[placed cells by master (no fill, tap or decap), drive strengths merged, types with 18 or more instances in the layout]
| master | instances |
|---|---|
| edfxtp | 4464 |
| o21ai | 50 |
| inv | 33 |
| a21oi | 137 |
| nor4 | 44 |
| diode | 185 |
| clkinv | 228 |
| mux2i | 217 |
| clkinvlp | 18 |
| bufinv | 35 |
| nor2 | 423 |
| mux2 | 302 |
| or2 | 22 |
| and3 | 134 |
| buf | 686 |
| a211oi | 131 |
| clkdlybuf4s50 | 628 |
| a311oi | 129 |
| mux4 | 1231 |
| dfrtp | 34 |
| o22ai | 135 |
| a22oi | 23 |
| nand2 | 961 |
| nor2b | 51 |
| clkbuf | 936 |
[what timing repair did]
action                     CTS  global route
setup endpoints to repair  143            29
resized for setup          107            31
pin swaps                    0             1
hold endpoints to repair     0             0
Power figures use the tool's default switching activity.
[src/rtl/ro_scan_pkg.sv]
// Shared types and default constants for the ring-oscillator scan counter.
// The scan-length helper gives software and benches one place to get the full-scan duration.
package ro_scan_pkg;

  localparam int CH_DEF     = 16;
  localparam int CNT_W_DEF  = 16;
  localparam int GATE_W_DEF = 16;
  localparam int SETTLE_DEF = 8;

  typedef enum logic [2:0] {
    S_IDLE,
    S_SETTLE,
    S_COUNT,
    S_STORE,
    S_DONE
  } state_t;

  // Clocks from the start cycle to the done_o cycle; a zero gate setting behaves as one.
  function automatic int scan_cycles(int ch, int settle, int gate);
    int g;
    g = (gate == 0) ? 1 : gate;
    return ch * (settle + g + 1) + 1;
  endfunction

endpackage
========================================
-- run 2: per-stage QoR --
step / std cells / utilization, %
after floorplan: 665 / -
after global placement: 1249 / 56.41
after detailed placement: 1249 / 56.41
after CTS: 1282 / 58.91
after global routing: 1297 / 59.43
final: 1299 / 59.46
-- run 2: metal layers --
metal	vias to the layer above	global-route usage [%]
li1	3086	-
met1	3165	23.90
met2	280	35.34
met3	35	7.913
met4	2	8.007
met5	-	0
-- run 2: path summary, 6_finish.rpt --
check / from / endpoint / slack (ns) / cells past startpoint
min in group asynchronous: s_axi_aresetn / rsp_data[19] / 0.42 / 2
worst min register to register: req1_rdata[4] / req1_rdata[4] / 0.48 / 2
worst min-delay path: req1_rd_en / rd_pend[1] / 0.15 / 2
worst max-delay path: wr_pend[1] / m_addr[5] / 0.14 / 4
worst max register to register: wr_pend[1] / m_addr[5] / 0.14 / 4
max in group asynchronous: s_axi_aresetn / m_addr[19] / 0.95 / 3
========================================
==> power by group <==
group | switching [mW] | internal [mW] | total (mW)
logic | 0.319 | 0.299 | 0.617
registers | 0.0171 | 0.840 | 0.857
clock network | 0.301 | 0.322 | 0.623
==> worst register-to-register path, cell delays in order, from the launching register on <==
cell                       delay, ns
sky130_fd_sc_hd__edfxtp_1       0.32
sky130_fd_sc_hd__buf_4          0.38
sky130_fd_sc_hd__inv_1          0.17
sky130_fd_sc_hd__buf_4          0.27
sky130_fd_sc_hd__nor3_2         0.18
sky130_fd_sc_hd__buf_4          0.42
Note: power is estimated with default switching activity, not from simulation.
========================================
■ **Work item**
What lines of the material above hold the string "placement"? Please copy them.

■ **Written solution**
after global placement: 1249 / 56.41
after detailed placement: 1249 / 56.41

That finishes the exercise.